Este no es el restaurante Central de Virgilio Martínez. Este es el Mercado Central de los Quispe, Mamani y González. Aquí no hay cinco tenedores ni estrellas Michelin. Aquí hay yapa si el bitute no te llenó y harta chacota si no están cerca los agentes municipales. Este es un viaje, querido lector, al centro de nuestra gastronomía ambulante, para quienes tienen el estómago recio y el talento de comer parado.

En el jirón Mesa Redonda no hay mesas ni sillas. Los comensales deben buscar un espacio desocupado en la vereda para almorzar. Son más de 20, todos con bolsas de compras. Con la pareja, con los hijos o solos. “Dice que es juane de gallina virgen. Vamos a ver”, explica Alberto, mientras se lleva un trozo de carne a la boca... “Sí, está bueno. Voy a pedir otro”. Quien los prepara y vende es una jovencita no mayor a los 30 años, con el cabello rubio teñido y un canguro a punto de explotar. Aunque prefiere no revelar cuántos juanes vende al día, asegura que con el dinero ayuda a su familia y cubre sus gastos de educación.

En otra esquina, en el jirón Ayacucho con Ucayali, una humareda se expande con ese olorcito sabroso que desprende el corazón de res sobre el carbón vivo. Alrededor de la parrilla, niños y adultos disfrutan de esos jugosos anticuchos, que acompañan con papa, pancita y choncholí. El negocio, que ya tiene varios años en el lugar, ha servido para que la pareja que la administra, construya su casa. “Trabajamos honestamente y sin hacerle daño a nadie”, dicen orgullosos.

Los paladares curiosos también encontrarán en estas calles platillos internacionales. Pastelitos, tequeños y hallacas. “Chamo, a dos soles nomás”, ofrece Luis, un venezolano que ya tiene más de medio año en nuestro país. “La hallaca es como el tamal peruano, pero más rico”, dice una comensal, que al instante se da cuenta de su atrevimiento y apura el paso.

En el jirón Cusco, cuadra siete, a doña Sofía nadie se le escapa. “Todos los que pasan por esta cuadra deben comer mi plato ‘siete colores’, es una obligación”, dice antes de atorarse a carcajadas. Es contundente, el plato y ella. Tallarín rojo, chanfainita, papa a la huancaína, mote y cebiche. “Por seis soles, qué más”, puntualiza.

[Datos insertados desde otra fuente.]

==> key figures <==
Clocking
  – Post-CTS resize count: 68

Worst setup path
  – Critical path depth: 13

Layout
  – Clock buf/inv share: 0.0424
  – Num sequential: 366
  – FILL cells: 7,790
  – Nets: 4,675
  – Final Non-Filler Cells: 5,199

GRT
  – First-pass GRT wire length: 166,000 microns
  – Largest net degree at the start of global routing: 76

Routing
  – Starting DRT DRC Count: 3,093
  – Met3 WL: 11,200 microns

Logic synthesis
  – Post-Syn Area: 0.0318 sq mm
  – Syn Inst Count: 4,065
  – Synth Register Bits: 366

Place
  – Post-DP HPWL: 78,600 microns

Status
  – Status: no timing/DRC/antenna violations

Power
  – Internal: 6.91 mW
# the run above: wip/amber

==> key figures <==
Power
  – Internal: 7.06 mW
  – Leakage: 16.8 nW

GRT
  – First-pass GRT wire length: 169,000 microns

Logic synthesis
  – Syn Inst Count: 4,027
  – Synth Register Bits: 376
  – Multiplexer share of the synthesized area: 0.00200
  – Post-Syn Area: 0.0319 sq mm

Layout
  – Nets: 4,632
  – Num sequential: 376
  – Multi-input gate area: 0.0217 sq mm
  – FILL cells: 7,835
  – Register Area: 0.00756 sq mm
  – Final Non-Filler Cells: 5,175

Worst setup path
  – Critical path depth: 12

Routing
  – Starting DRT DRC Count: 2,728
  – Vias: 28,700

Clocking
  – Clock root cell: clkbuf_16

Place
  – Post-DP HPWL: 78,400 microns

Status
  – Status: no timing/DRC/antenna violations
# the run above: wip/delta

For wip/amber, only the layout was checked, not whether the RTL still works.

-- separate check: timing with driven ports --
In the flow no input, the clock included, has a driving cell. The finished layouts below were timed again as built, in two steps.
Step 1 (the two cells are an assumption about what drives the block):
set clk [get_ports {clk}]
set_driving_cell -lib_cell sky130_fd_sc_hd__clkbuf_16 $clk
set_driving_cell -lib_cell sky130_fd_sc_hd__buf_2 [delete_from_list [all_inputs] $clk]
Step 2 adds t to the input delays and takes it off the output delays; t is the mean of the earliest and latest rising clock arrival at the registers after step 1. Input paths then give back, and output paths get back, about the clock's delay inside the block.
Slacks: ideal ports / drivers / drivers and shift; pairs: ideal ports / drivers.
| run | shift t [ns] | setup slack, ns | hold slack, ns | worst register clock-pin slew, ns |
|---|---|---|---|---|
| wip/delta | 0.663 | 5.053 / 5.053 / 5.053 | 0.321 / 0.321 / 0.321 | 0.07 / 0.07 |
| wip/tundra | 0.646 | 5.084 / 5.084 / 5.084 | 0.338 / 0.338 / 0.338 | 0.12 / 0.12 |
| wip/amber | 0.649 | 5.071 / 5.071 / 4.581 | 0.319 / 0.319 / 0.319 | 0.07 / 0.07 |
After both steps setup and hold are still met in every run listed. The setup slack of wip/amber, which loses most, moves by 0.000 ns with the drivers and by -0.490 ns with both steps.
From an optimization exercise on the open Yosys and OpenROAD flow, aimed at small area, a short achievable clock period and few clock cycles per item; shortcuts taken in it are not production practice.
At most, simulation tests tie the RTL to the original design; equivalence was not proved.
Power figures rest on the tool's default switching activity, not on a simulated workload.

==> flow/design.v (excerpt) <==
module func(
	input clk_i,
	input rst_i,
	input start_i,
	input [7:0] a_i,
	input [7:0] b_i,
	input change_mode,
	output [1:0] busy_o,
	output [15:0] y_o
);
Size: about 590 cells after synthesis, roughly 38 I/O pins, about 5100 um2 of cells after synthesis.
export LEC_CHECK = 0
export CAP_MARGIN = 20
export CORE_MARGIN = 2
export CORE_UTILIZATION = 40
export CTS_BUF_LIST = sky130_fd_sc_hd__clkbuf_8
export CTS_CLUSTER_DIAMETER = 100
export CTS_CLUSTER_SIZE = 30
export SETUP_SLACK_MARGIN = 1.5
export SLEW_MARGIN = 20
create_clock -name core_clock -period 5.0 [get_ports {clk_i}]
run.sh (not shown) runs the stock make flow with config.mk's settings and CLKGATE_MAP_FILE= SYNTH_SCRIPT=/design/flow/synth_recipe.tcl, a recipe that flattens the netlist after the stock synthesis.
The starting point ran to the end with no violations.
Testbench counts at the start, summed over its fixed seeds: cycles 3,200, items 1,600.
Next try:
Settings changed: CORE_UTILIZATION 40 to 65, CTS_BUF_LIST sky130_fd_sc_hd__clkbuf_8 to not set, CTS_CLUSTER_DIAMETER 100 to not set, CTS_CLUSTER_SIZE 30 to not set, PLACE_DENSITY set to 0.75.
Outcome: Fmax rose by 1.5%. Core utilization rose by 31 points. First-iteration DRC count rose by 8.0%. Sequential power rose by about 2%. Die area fell by 37%. Critical path depth does not change. Worst setup slack improves by 56 ps. Power rose by 3.4%. Global-route usage rose by 13 points.
Next try:
Settings changed: CORE_UTILIZATION 65 to 40, PLACE_DENSITY 0.75 to not set.
Routed wire length shrinks by 2.4%.
Synthesized area does not change.
Via count shrinks by 6.4%.
Cell area grows by 1.9%.
Global-route usage shrinks by 13 points.
Total power grows by 2.8%.
Sequential share of layout area shrinks by 0.36 points.

* * *

Setup of old:
Another version of the RTL of func (not shown whole).
For scale: about 560 cells after synthesis, roughly 38 I/O pins, roughly 5200 µm² of cells after synthesis.
## func
module func(
	input clk_i,
	input rst_i,
	input start_i,
	input [7:0] a_i,
	input [7:0] b_i,
	input change_mode,
	output [1:0] busy_o,
	output [15:0] y_o
);
make LEC_CHECK=0 CAP_MARGIN=20 CORE_MARGIN=2 CORE_UTILIZATION=65 PLACE_DENSITY=0.75 SETUP_SLACK_MARGIN=1.5 SLEW_MARGIN=20 SYNTH_HIERARCHICAL=1 SYNTH_MINIMUM_KEEP_SIZE=0 finish   # period 5.0 ns
#### Input delta (new over old)
==> flow/flow/run.sh (new file) <==
#!/bin/bash
# The standard layout (standard.sh), with plain buffers on the ports in
# place of ORFS's delay cells: buf_2 on the outputs (global placement's own
# buffer_ports step), buf_1 on the inputs (added by flow/inbuf.tcl at the start
# of the resize step, after global placement has removed synthesis buffers).
set -euo pipefail
here=$(pwd)
bash standard.sh \
  "BUFFER_PORTS_ARGS=-outputs -buffer_cell sky130_fd_sc_hd__buf_2" \
  "PRE_RESIZE_TCL=$here/flow/inbuf.tcl" \
  finish > "$here/standard_flow.log" 2>&1
==> flow/flow/inbuf.tcl (new file) <==
# a buffer on every input port but the clock, as ORFS's buffer_ports does
buffer_ports -inputs -buffer_cell sky130_fd_sc_hd__buf_1
==> flow/standard.sh (new file) <==
#!/bin/bash
# synth_recipe.tcl (not shown) runs the flow's synth.tcl, then flattens the netlist and writes it again
# the make line also repeats each setting of config.mk as NAME=value (left out here)
make -C /OpenROAD-flow-scripts/flow DESIGN_CONFIG=/design/flow/config.mk WORK_HOME=/design/flow/orfs CLKGATE_MAP_FILE= SYNTH_SCRIPT=/design/flow/synth_recipe.tcl "${@:-finish}"
removed: flow/run.sh
==> run summary <==
No run among new and old stopped early or left any final violation; all are clean.
Between new and old, the number of buffers inserted by hold repair at cts figures differ only marginally.
NOTE power density relative to cell area old->new increased slightly
new against old: post-route worst hold slack now sits higher, worst-case setup margin in the final layout rose by 0.035 ns.
Reported for new and old, average cell area after synthesis turned out identical to the last digit.
Compared new against old; routed length on met2 within noise.
new -> old: post-synthesis instance total flat
Function was not checked in any run of this note: the RTL went through the layout flow alone.

* * *

## JK
Another version of the RTL of func (not shown whole).
For scale: ~530 cells after synthesis, ~58 flip-flops, roughly 38 I/O pins, roughly 5300 µm² of cells after synthesis.
make LEC_CHECK=0 CAP_MARGIN=20 CORE_MARGIN=2 CORE_UTILIZATION=65 CTS_BUF_LIST=sky130_fd_sc_hd__clkbuf_16 CTS_CLUSTER_DIAMETER=500 CTS_CLUSTER_SIZE=100 PLACE_DENSITY=0.75 SETUP_SLACK_MARGIN=1.5 SLEW_MARGIN=20 SYNTH_HIERARCHICAL=1 SYNTH_MINIMUM_KEEP_SIZE=0 finish   # period 5.0 ns
Stock flow here: none of the scripts above is used.
Testbench counts of JK, summed over its fixed seeds: cycles 3,200, items 1,600.
diff inputs: JK => MS
# JK
export LEC_CHECK = 0
export CAP_MARGIN = 20
export CORE_MARGIN = 2
export CORE_UTILIZATION = 65
export CTS_BUF_LIST = sky130_fd_sc_hd__clkbuf_16
export CTS_CLUSTER_DIAMETER = 500
export CTS_CLUSTER_SIZE = 100
export PLACE_DENSITY = 0.75
export SETUP_SLACK_MARGIN = 1.5
export SLEW_MARGIN = 20
export SYNTH_HIERARCHICAL = 1
export SYNTH_MINIMUM_KEEP_SIZE = 0
create_clock -name core_clock -period 5.0 [get_ports {clk_i}]
# MS
export LEC_CHECK = 0
export CAP_MARGIN = 20
export CORE_MARGIN = 2
export CORE_UTILIZATION = 80
export PLACE_DENSITY = 0.85
export SETUP_SLACK_MARGIN = 1.5
export SLEW_MARGIN = 20
export SYNTH_HIERARCHICAL = 1
export SYNTH_MINIMUM_KEEP_SIZE = 0
create_clock -name core_clock -period 5.0 [get_ports {clk_i}]
- Setup slack: higher on JK
- Of MS and JK, the run reporting the higher core occupancy in the finished layout was MS.
- MS vs JK — highest net fanout along the worst path rose 1.
- [MS] total stage count of the critical path rose 1 relative to JK
- Against JK as the reference, MS delivers a lower fraction of area in clock buffers and inverters.
Edits applied to the flow inputs when going from MS to AL:
# MS
export LEC_CHECK = 0
export CAP_MARGIN = 20
export CORE_MARGIN = 2
export CORE_UTILIZATION = 80
export PLACE_DENSITY = 0.85
export SETUP_SLACK_MARGIN = 1.5
export SLEW_MARGIN = 20
export SYNTH_HIERARCHICAL = 1
export SYNTH_MINIMUM_KEEP_SIZE = 0
create_clock -name core_clock -period 5.0 [get_ports {clk_i}]
# AL
export LEC_CHECK = 0
export CAP_MARGIN = 20
export CORE_MARGIN = 2
export CORE_UTILIZATION = 65
export PLACE_DENSITY = 0.75
export SETUP_SLACK_MARGIN = 1.5
export SLEW_MARGIN = 20
create_clock -name core_clock -period 5.0 [get_ports {clk_i}]
[summary]
Compared with MS, AL shows a lower routed metal-1 wire length.
Looking at xor-xnor portion of the synthesized cell area, AL sits 0.42 points below MS.
Of MS and AL, the run reporting the lower part of the total power dissipated in combinational logic was AL.
What AL reported for total number of vias has to be multiplied by 1.13 to get the figure for MS.
Setup changes, AL to TR
# AL
export LEC_CHECK = 0
export CAP_MARGIN = 20
export CORE_MARGIN = 2
export CORE_UTILIZATION = 65
export PLACE_DENSITY = 0.75
export SETUP_SLACK_MARGIN = 1.5
export SLEW_MARGIN = 20
create_clock -name core_clock -period 5.0 [get_ports {clk_i}]
# TR
export LEC_CHECK = 0
export CAP_MARGIN = 20
export CORE_MARGIN = 2
export CORE_UTILIZATION = 65
export PLACE_DENSITY = 0.75
export SETUP_SLACK_MARGIN = 1.65
export SLEW_MARGIN = 20
export SYNTH_HIERARCHICAL = 1
export SYNTH_MINIMUM_KEEP_SIZE = 0
create_clock -name core_clock -period 5.0 [get_ports {clk_i}]
## What came out
TR falls short of AL in final hold slack. AL → TR: fraction of final layout cells sized beyond drive strength 1 saw an increase; via count of the first global-routing pass shrank by 73; clock share of power shrank by 1.8 points; largest fanout on the critical path increased by 2 relative to the old numbers. Going from AL to TR, sequential share of layout area rose 0.67 points; combined global-route utilization of all metal layers rose 0.23 points. Relative to AL, worst reg-to-reg path cell count decreased by 1 in TR. Taking AL as the reference, in TR post-synthesis mux area share now sits at about the same level, number of signal-net buffers in the layout decreased about 1.3%, combined flip-flop and latch cell area went up by about 0.6%.
Modified inputs, PW compared to TR
# TR
export LEC_CHECK = 0
export CAP_MARGIN = 20
export CORE_MARGIN = 2
export CORE_UTILIZATION = 65
export PLACE_DENSITY = 0.75
export SETUP_SLACK_MARGIN = 1.65
export SLEW_MARGIN = 20
export SYNTH_HIERARCHICAL = 1
export SYNTH_MINIMUM_KEEP_SIZE = 0
create_clock -name core_clock -period 5.0 [get_ports {clk_i}]
# PW
export LEC_CHECK = 0
export CAP_MARGIN = 20
export CORE_MARGIN = 2
export CORE_UTILIZATION = 65
export PLACE_DENSITY = 0.75
export SETUP_SLACK_MARGIN = 1.5
export SLEW_MARGIN = 20
export SYNTH_HIERARCHICAL = 1
export SYNTH_MINIMUM_KEEP_SIZE = 0
create_clock -name core_clock -period 5.0 [get_ports {clk_i}]
Notes after the runs:
PW: no failed stages, no open violations at the end. On fraction of cell area in non-clock buffers: PW sits below TR. When the final numbers for PW and TR were put side by side, the transition time of the tightest slew-check pin turned out to be greater in PW. Summary of PW over TR: portion of total power attributed to combinational logic went down; clock network latency to the later pin of the worst-skew pair essentially unchanged.

* * *

func, a different RTL version from the one above (not shown whole).
For scale: about 560 cells after synthesis, ~55 flip-flops, ~38 I/O pins.
==> flow/config.mk <==
export PLATFORM = sky130hd
export DESIGN_NAME = func
export DESIGN_NICKNAME = func
export VERILOG_FILES = /design/flow/design.v
export SDC_FILE = /design/flow/constraint.sdc
export NUM_CORES = 4
export LEC_CHECK = 0
export CAP_MARGIN = 20
export CORE_MARGIN = 2
export CORE_UTILIZATION = 72
export PLACE_DENSITY = 0.8
export SETUP_SLACK_MARGIN = 1.5
export SLEW_MARGIN = 20
export SYNTH_HIERARCHICAL = 1
export SYNTH_MINIMUM_KEEP_SIZE = 0
==> flow/constraint.sdc <==
create_clock -name core_clock -period 5.0 [get_ports {clk_i}]
set_input_delay 1.0000 -clock core_clock [delete_from_list [all_inputs] [get_ports {clk_i}]]
set_output_delay 1.0000 -clock core_clock [all_outputs]
set_load 0.01 [all_outputs]
standard.sh (not shown) runs the stock make flow with config.mk's settings and CLKGATE_MAP_FILE= SYNTH_SCRIPT=/design/flow/synth_recipe.tcl, a recipe that flattens the netlist after the stock synthesis.
==> flow/flow/run.sh <==
#!/bin/bash
# The standard layout (standard.sh), with plain buffers on the ports in
# place of ORFS's delay cells: buf_2 on the outputs (global placement's own
# buffer_ports step), buf_1 on the inputs (added by flow/inbuf.tcl at the start
# of the resize step, after global placement has removed synthesis buffers).
set -euo pipefail
here=$(pwd)
bash standard.sh \
  "BUFFER_PORTS_ARGS=-outputs -buffer_cell sky130_fd_sc_hd__buf_2" \
  "PRE_RESIZE_TCL=$here/flow/inbuf.tcl" \
  finish > "$here/standard_flow.log" 2>&1
==> flow/flow/inbuf.tcl <==
# a buffer on every input port but the clock, as ORFS's buffer_ports does
buffer_ports -inputs -buffer_cell sky130_fd_sc_hd__buf_1
The first run completed without violations.
Testbench counts at the start, summed over its fixed seeds: cycles 3,200, items 1,600.
Then changed:
--- a/flow/config.mk
+++ b/flow/config.mk
@@ -8,6 +8,6 @@
 export CAP_MARGIN = 20
 export CORE_MARGIN = 2
-export CORE_UTILIZATION = 72
-export PLACE_DENSITY = 0.8
+export CORE_UTILIZATION = 65
+export PLACE_DENSITY = 0.75
 export SETUP_SLACK_MARGIN = 1.5
 export SLEW_MARGIN = 20
Die area goes up by 10%.
Clock skew goes up by 0.012 ns.
Synthesized area is unchanged.
Fmax goes down by 1.2%.
Count of clock-buffer cells in the layout goes down by 2.
Worst setup slack degrades by 0.042 ns.
Via count goes up by 1.3%.
Core utilization goes down by 8.4 points.
Sequential cell count stays the same.
Synthesized cell count is unchanged.
Sequential share of layout area stays flat.
Then changed:
==> flow/run.sh (new file) <==
#!/bin/bash
# synth_recipe.tcl (not shown) runs the flow's synth.tcl, then flattens the netlist and writes it again
# the make line also repeats each setting of config.mk as NAME=value (left out here)
make -C /OpenROAD-flow-scripts/flow DESIGN_CONFIG=/design/flow/config.mk WORK_HOME=/design/flow/orfs CLKGATE_MAP_FILE= SYNTH_SCRIPT=/design/flow/synth_recipe.tcl finish
removed: flow/flow/run.sh
removed: flow/flow/inbuf.tcl
removed: flow/standard.sh
Outcome:
- The changed run finished with timing, DRC and antenna clean
- clock-buffer cell count does not change
- first-iteration DRC count shrinks by 8.5%
- via count is about the same
- total power grows by about 9%
- wire length grows by 5.6%
- core utilization grows by 4.0 points
- clock power shrinks by about 2%
Then changed:
--- a/flow/config.mk
+++ b/flow/config.mk
@@ -10,5 +10,5 @@
 export CORE_UTILIZATION = 65
 export PLACE_DENSITY = 0.75
-export SETUP_SLACK_MARGIN = 1.5
+export SETUP_SLACK_MARGIN = 1.8
 export SLEW_MARGIN = 20
 export SYNTH_HIERARCHICAL = 1
What happened: Area after synthesis is unchanged. Setup slack gains 0.14 ns. Design area goes up by 11%.
Then changed:
==> flow/flow/run.sh (new file) <==
#!/bin/bash
# The standard layout (standard.sh), with plain buffers on the ports in
# place of ORFS's delay cells: buf_2 on the outputs (global placement's own
# buffer_ports step), buf_1 on the inputs (added by flow/inbuf.tcl at the start
# of the resize step, after global placement has removed synthesis buffers).
set -euo pipefail
here=$(pwd)
bash standard.sh \
  "BUFFER_PORTS_ARGS=-outputs -buffer_cell sky130_fd_sc_hd__buf_2" \
  "PRE_RESIZE_TCL=$here/flow/inbuf.tcl" \
  finish > "$here/standard_flow.log" 2>&1
==> flow/flow/inbuf.tcl (new file) <==
# a buffer on every input port but the clock, as ORFS's buffer_ports does
buffer_ports -inputs -buffer_cell sky130_fd_sc_hd__buf_1
==> flow/standard.sh (new file) <==
#!/bin/bash
# synth_recipe.tcl (not shown) runs the flow's synth.tcl, then flattens the netlist and writes it again
# the make line also repeats each setting of config.mk as NAME=value (left out here)
make -C /OpenROAD-flow-scripts/flow DESIGN_CONFIG=/design/flow/config.mk WORK_HOME=/design/flow/orfs CLKGATE_MAP_FILE= SYNTH_SCRIPT=/design/flow/synth_recipe.tcl "${@:-finish}"
--- a/flow/config.mk
+++ b/flow/config.mk
@@ -8,7 +8,7 @@
 export CAP_MARGIN = 20
 export CORE_MARGIN = 2
-export CORE_UTILIZATION = 65
-export PLACE_DENSITY = 0.75
-export SETUP_SLACK_MARGIN = 1.8
+export CORE_UTILIZATION = 55
+export PLACE_DENSITY = 0.7
+export SETUP_SLACK_MARGIN = 1.4
 export SLEW_MARGIN = 20
 export SYNTH_HIERARCHICAL = 1
removed: flow/run.sh
What happened: Worst setup slack degrades by 0.076 ns. Routed wire length decreases by 21%. Power falls by 19%. Final area falls by 15%. Utilization drops by 22 points. Clock skew is lower by 0.0062 ns. Via count goes down by 12%. Hold slack barely changes. First-iteration DRC count went down by 46%. Flip-flop and latch count does not change. Sequential share of layout area climbs by 3.0 points.
Then changed:
==> flow/flow/run.sh (replaced) <==
#!/bin/bash
# The standard layout (standard.sh), with plain buffers on the ports in
# place of ORFS's delay cells: buf_4 on the outputs (global placement's own
# buffer_ports step), buf_1 on the inputs (added by flow/inbuf.tcl at the start
# of the resize step, after global placement has removed synthesis buffers).
set -euo pipefail
here=$(pwd)
bash standard.sh \
  "BUFFER_PORTS_ARGS=-outputs -buffer_cell sky130_fd_sc_hd__buf_4" \
  "PRE_RESIZE_TCL=$here/flow/inbuf.tcl" \
  finish > "$here/standard_flow.log" 2>&1
--- a/flow/config.mk
+++ b/flow/config.mk
@@ -8,7 +8,7 @@
 export CAP_MARGIN = 20
 export CORE_MARGIN = 2
-export CORE_UTILIZATION = 55
-export PLACE_DENSITY = 0.7
-export SETUP_SLACK_MARGIN = 1.4
+export CORE_UTILIZATION = 65
+export PLACE_DENSITY = 0.75
+export SETUP_SLACK_MARGIN = 1.5
 export SLEW_MARGIN = 20
 export SYNTH_HIERARCHICAL = 1
Effect: Wire length stays flat. Setup slack stays flat. Global-route usage came out higher by 4.4 points. Maximum frequency is about the same. Via count grows by a few percent.

-- static timing again, ports no longer ideal --
How much do the figures lean on ideal ports? The routed layouts below were timed once more, with nothing changed but the port constraints.
Step 1 (the two cells are an assumption about what drives the block):
set clk [get_ports {clk_i}]
set_driving_cell -lib_cell sky130_fd_sc_hd__clkbuf_16 $clk
set_driving_cell -lib_cell sky130_fd_sc_hd__buf_2 [delete_from_list [all_inputs] $clk]
Step 2 also shifts input and output timing later by t, the mid clock arrival at the registers, as if the neighbouring blocks saw the same clock.
Three values: no drivers, after step 1, after step 2; two values: the first two.
| run | t (ns) | slack for setup (ns) | worst hold slack (ns) | slew at the worst register clock pin (ns) | worst data-port slew with drivers (ns) |
|---|---|---|---|---|---|
| the first run of note 1 | 0.375 | 1.256 / 1.223 / 1.598 | 0.522 / 0.522 / 0.522 | 0.08 / 0.08 | 0.03 |
| the second run of note 1 | 0.371 | 1.312 / 1.275 / 1.522 | 0.499 / 0.499 / 0.499 | 0.08 / 0.08 | 0.04 |
| the third run of note 1 | 0.372 | 1.275 / 1.237 / 1.609 | 0.504 / 0.504 / 0.504 | 0.06 / 0.06 | 0.03 |
| old | 0.341 | 1.440 / 1.407 / 1.584 | 0.532 / 0.532 / 0.532 | 0.11 / 0.11 | 0.03 |
| new | 0.352 | 1.475 / 1.475 / 1.475 | 0.542 / 0.542 / 0.542 | 0.12 / 0.12 | 0.03 |
| JK | 0.361 | 1.475 / 1.437 / 1.593 | 0.479 / 0.479 / 0.479 | 0.06 / 0.06 | 0.03 |
| MS | 0.382 | 1.149 / 1.116 / 1.378 | 0.524 / 0.524 / 0.524 | 0.08 / 0.08 | 0.04 |
| AL | 0.367 | 1.388 / 1.354 / 1.577 | 0.499 / 0.499 / 0.499 | 0.08 / 0.08 | 0.04 |
| TR | 0.375 | 1.586 / 1.551 / 1.708 | 0.491 / 0.491 / 0.491 | 0.08 / 0.08 | 0.03 |
| PW | 0.367 | 1.446 / 1.413 / 1.602 | 0.481 / 0.481 / 0.481 | 0.08 / 0.08 | 0.03 |
| the first run of note 4 | 0.333 | 1.605 / 1.572 / 1.633 | 0.548 / 0.548 / 0.548 | 0.09 / 0.09 | 0.03 |
| the second run of note 4 | 0.345 | 1.563 / 1.534 / 1.688 | 0.549 / 0.549 / 0.549 | 0.11 / 0.11 | 0.03 |
| the third run of note 4 | 0.353 | 1.534 / 1.500 / 1.655 | 0.525 / 0.525 / 0.525 | 0.11 / 0.11 | 0.03 |
| the fourth run of note 4 | 0.349 | 1.677 / 1.641 / 1.717 | 0.533 / 0.533 / 0.533 | 0.11 / 0.11 | 0.04 |
| the fifth run of note 4 | 0.341 | 1.602 / 1.581 / 1.602 | 0.535 / 0.535 / 0.535 | 0.11 / 0.11 | 0.03 |
| the sixth run of note 4 | 0.340 | 1.601 / 1.569 / 1.608 | 0.540 / 0.540 / 0.540 | 0.12 / 0.12 | 0.03 |
After both steps every run listed still meets setup and hold.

Desde Chincha, José nos ofrece un plato de carapulcra con sopa seca. “Es el original”, jura. El plato, pequeño y tentador, cuesta cinco soles y se acompaña con un vaso de chicha morada. “De maíz, nada artificial, por si acaso”, advierte. Su voz retumba la esquina del jirón Huallaga con Andahuaylas. La ganancia de las ventas va hasta la ciudad del sur, en donde estudian sus hijos y adonde espera regresar a inicios de año, “porque el negocio baja”.

Desde la tradicional causa, pasando por la infaltable papita con huevo, choclo con queso, papa a la huancaína, fruta picada bañada en leche condensada, hasta el min pao. Desde el refresco de muña hasta la tizana de frutas. Bien decía Gastón Acurio: “La cocina es el resultado del maravilloso mestizaje que tenemos en Perú”.